FAQ HPC

How to be authorized to access to the computers at CINES

How to have HPC's hours at CINES ?

Every researcher of the national community can, under authorization of his laboratory, ask for resources on computers at CINES. there’s an application for that : « DARI » (Demande d’Attribution de Ressources Informatiques). The file must be submitted during one (or the two) twice yearly sessions (April and September).

I have used up all my time off. How can i have more ?

Throughout the year, the users who have used all theirs HPCs hours can ask for supplementary requests on the web site DARI.

I've hours on an other national computing center, can i ask for transfert of these hours back to the CINES ?

Such request shall be justified, in an objective and reasoned manner, a mail shall be send at svp@cines.fr. This request be reviewed by the committees responsible.

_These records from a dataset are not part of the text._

### config.mk
export PLATFORM = sky130hd
export DESIGN_NAME = sbsr_top
export DESIGN_NICKNAME = d
export VERILOG_FILES = /design/src/hw/sbsr_pkg.sv /design/src/hw/sbsr_std_event.sv /design/src/hw/sbsr_top.sv
export VERILOG_INCLUDE_DIRS = /design/src /design/src/hw
export SDC_FILE = /design/constraint.sdc
export NUM_CORES = 1
export LEC_CHECK = 0
export ABC_AREA = 1
export BUFFER_PORTS_ARGS = -buffer_cell sky130_fd_sc_hd__buf_2
export CAP_MARGIN = 15
export CORE_MARGIN = 8
export CORE_UTILIZATION = 43
export DETAILED_ROUTE_END_ITERATION = 10
export PLACE_DENSITY = 0.81
export SETUP_SLACK_MARGIN = 0.5
export SLEW_MARGIN = 40
export SYNTH_ARGS = -nofsm -noshare
export SYNTH_HDL_FRONTEND = slang
export SYNTH_SLANG_ARGS = --single-unit
### constraint.sdc
create_clock -name clk_sys_i -period 0.9 [get_ports clk_sys_i]
set_clock_uncertainty 0.1 [all_clocks]
set_input_delay 0.09 -clock clk_sys_i [delete_from_list [all_inputs] [get_ports clk_sys_i]]
set_output_delay 0.09 -clock clk_sys_i [all_outputs]
set_load 0.01 [all_outputs]
### src/hw/sbsr_consts.svh
`ifndef SBSR_CONSTS_SVH
`define SBSR_CONSTS_SVH

// Status byte bit positions
`define SBSR_BIT_CHAN       3'd2
`define SBSR_BIT_QEVT       3'd3
`define SBSR_BIT_MAV        3'd4
`define SBSR_BIT_ESB        3'd5
`define SBSR_BIT_RQS        3'd6

// Bits that never feed the master summary (bit 6 itself)
`define SBSR_MSS_EXCL_MASK  8'h40
// Bits 0, 1 and 7 have no source and read as zero
`define SBSR_DEFINED_MASK   8'h7c

// Reset values
`define SBSR_SRE_RESET      8'h00
`define SBSR_ESE_RESET      8'h00
`define SBSR_ESR_RESET      8'h00
`define SBSR_BYTE_RESET     8'h00

`endif

### src/hw/sbsr_pkg.sv
`default_nettype none

package sbsr_pkg;

    // One command from the instrument's command parser
    typedef struct packed {
        logic       serial_poll;
        logic       byte_query;
        logic       clear_status;
        logic       sre_write;
        logic       ese_write;
        logic       esr_read;
        logic [7:0] wdata;
    } sbsr_cmd_t;

    // One answer towards the controller
    typedef struct packed {
        logic       valid;
        logic [7:0] data;
    } sbsr_answer_t;

endpackage

`default_nettype wire

### src/hw/sbsr_std_event.sv
`timescale 1ns/1ps
`default_nettype none
`include "sbsr_consts.svh"

module sbsr_std_event (
    // Clock and reset
    input  wire logic       clk_sys_i,
    input  wire logic       rst_i,
    // Event sources and commands
    input  wire logic [7:0] event_set_i,
    input  wire logic       ese_write_i,
    input  wire logic [7:0] wdata_i,
    input  wire logic       esr_read_i,
    input  wire logic       clear_status_i,
    // State
    output logic      [7:0] esr_o,
    output logic      [7:0] ese_o,
    output logic            esb_o
);

    logic [7:0] next_esr;
    logic [7:0] next_ese;

    // Next event and enable values; a new event beats a clear in the same cycle
    always_comb begin
        next_esr = esr_o;
        next_ese = ese_o;
        if (esr_read_i || clear_status_i) begin
            next_esr = `SBSR_ESR_RESET;
        end
        next_esr = next_esr | event_set_i;
        if (ese_write_i) begin
            next_ese = wdata_i;
        end
    end

    always_ff @(posedge clk_sys_i) begin
        if (rst_i) begin
            esr_o <= `SBSR_ESR_RESET;
            ese_o <= `SBSR_ESE_RESET;
        end else begin
            esr_o <= next_esr;
            ese_o <= next_ese;
        end
    end

    assign esb_o = |(esr_o & ese_o);
endmodule
`default_nettype wire

### src/hw/sbsr_top.sv
`timescale 1ns/1ps
`default_nettype none
`include "sbsr_consts.svh"

// Operation
// - The status byte summarizes the events held in all lower-level status registers.
// - The controller reads the byte by serial poll or by status query; a poll wins over a query in the same cycle.
// - A serial poll returns the request bit and then clears it, leaving other bits alone.
// - Bit 6 carries the request bit on a poll and the master summary on a query.
// - A query shows the master summary in bit 6 and changes no bit of the byte.
// - The master summary is set while any enabled condition calls for service.
// - The clear-status command clears the request bit and the standard event register.
// - Bit 2 shows that an enabled channel event has occurred.
// - Bit 3 shows that an enabled questionable event has occurred.
// - Bit 4 is set while the output queue holds unread data.
// - Bit 5 shows that an enabled standard event has occurred.
// - The controller writes the request enable mask and only masked bits raise requests.
// - The standard event summary is the OR of enabled standard event bits.
// - Reading the standard event register returns it and then zeroes it.

module sbsr_top (
    // Clock and reset
    input  wire logic                 clk_sys_i,
    input  wire logic                 rst_i,
    // Commands from the parser
    input  var  sbsr_pkg::sbsr_cmd_t  cmd_i,
    // Summaries from lower-level registers
    input  wire logic                 chan_summary_i,
    input  wire logic                 questionable_event_summary_i,
    input  wire logic                 queue_not_empty_i,
    input  wire logic [7:0]           std_event_set_i,
    // Answers and request
    output sbsr_pkg::sbsr_answer_t    byte_answer_o,
    output sbsr_pkg::sbsr_answer_t    esr_answer_o,
    output logic                      srq_o,
    output logic      [7:0]           sre_o
);

    logic [7:0]             esr;
    logic [7:0]             ese;
    logic                   esb;
    logic [7:0]             summary;
    logic                   mss;
    logic                   mss_prev;
    logic                   mss_rise;
    logic                   rqs;
    logic                   next_rqs;
    logic                   next_mss_prev;
    logic [7:0]             sre;
    logic [7:0]             next_sre;
    sbsr_pkg::sbsr_answer_t next_byte_answer;
    sbsr_pkg::sbsr_answer_t next_esr_answer;

    // Builds the reported byte with the chosen bit 6 value
    function automatic logic [7:0] byte_with_bit6(input logic [7:0] sum, input logic b6);
        logic [7:0] v;
        v = sum & ~`SBSR_MSS_EXCL_MASK;
        v[`SBSR_BIT_RQS] = b6;
        return v;
    endfunction

    // Standard event register and its enable mask
    sbsr_std_event u_std_event (
        .clk_sys_i      (clk_sys_i),
        .rst_i          (rst_i),
        .event_set_i    (std_event_set_i),
        .ese_write_i    (cmd_i.ese_write),
        .wdata_i        (cmd_i.wdata),
        .esr_read_i     (cmd_i.esr_read),
        .clear_status_i (cmd_i.clear_status),
        .esr_o          (esr),
        .ese_o          (ese),
        .esb_o          (esb)
    );

    // Live summary byte; bits 0, 1 and 7 have no source
    always_comb begin
        summary = `SBSR_BYTE_RESET;
        summary[`SBSR_BIT_CHAN] = chan_summary_i;
        summary[`SBSR_BIT_QEVT] = questionable_event_summary_i;
        summary[`SBSR_BIT_MAV]  = queue_not_empty_i;
        summary[`SBSR_BIT_ESB]  = esb;
        summary = summary & `SBSR_DEFINED_MASK;
    end

    assign mss      = |(summary & sre & ~`SBSR_MSS_EXCL_MASK);
    assign mss_rise = mss && !mss_prev;

    // Request bit, summary history and enable mask
    always_comb begin
        next_sre      = sre;
        next_rqs      = rqs;
        next_mss_prev = mss;
        if (cmd_i.sre_write) begin
            next_sre = cmd_i.wdata;
        end
        if (cmd_i.serial_poll || cmd_i.clear_status) begin
            next_rqs = 1'b0;
        end
        // rising summary sets request, wins over clear
        if (mss_rise) begin
            next_rqs = 1'b1;
        end
    end

    always_ff @(posedge clk_sys_i) begin
        if (rst_i) begin
            sre      <= `SBSR_SRE_RESET;
            rqs      <= 1'b0;
            mss_prev <= 1'b0;
        end else begin
            sre      <= next_sre;
            rqs      <= next_rqs;
            mss_prev <= next_mss_prev;
        end
    end

    // Answers; a poll beats a query in the same cycle
    always_comb begin
        next_byte_answer.valid = 1'b0;
        next_byte_answer.data  = byte_answer_o.data;
        next_esr_answer.valid  = cmd_i.esr_read;
        next_esr_answer.data   = esr_answer_o.data;
        if (cmd_i.serial_poll) begin
            next_byte_answer.valid = 1'b1;
            next_byte_answer.data  = byte_with_bit6(summary, rqs);
        end else if (cmd_i.byte_query) begin
            next_byte_answer.valid = 1'b1;
            next_byte_answer.data  = byte_with_bit6(summary, mss);
        end
        if (cmd_i.esr_read) begin
            next_esr_answer.data = esr;
        end
    end

    always_ff @(posedge clk_sys_i) begin
        if (rst_i) begin
            byte_answer_o <= '0;
            esr_answer_o  <= '0;
        end else begin
            byte_answer_o <= next_byte_answer;
            esr_answer_o <= next_esr_answer;
        end
    end

    // Request line follows the sticky request bit
    assign srq_o = rqs;
    assign sre_o = sre;
endmodule
`default_nettype wire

Can i lend my login to a colleague ?

The charter of the CINES say that the logins are strictly personal and not transferrable. Any failure to this rule could result of the revoking og the account and the right to access to the resources at CINES. The charter can be read here.

Data management

Which are the storage spaces ?

All the informations can be found here.
Here is a summary, there’s 4 data spaces :

  • /home : for compilation, to keep your programs + libs used to run your progs
  • /scratch : TEMPORARY space, you can submit your jobs from this space, you can use it too for th temporary I/O during the run
  • /store : space more secure. To keep your important output.
  • /data : space secure too, will be soon replace by the store everywhere

It’s important to note that the /scratch is a temporary space. You MUST use the /store (or the /data) to keep your importants results.

how much space is available for me ?

You can use the command etat_projet which gives, among other things, the state of consumption of the project but also the occupation and limits of the various storage spaces.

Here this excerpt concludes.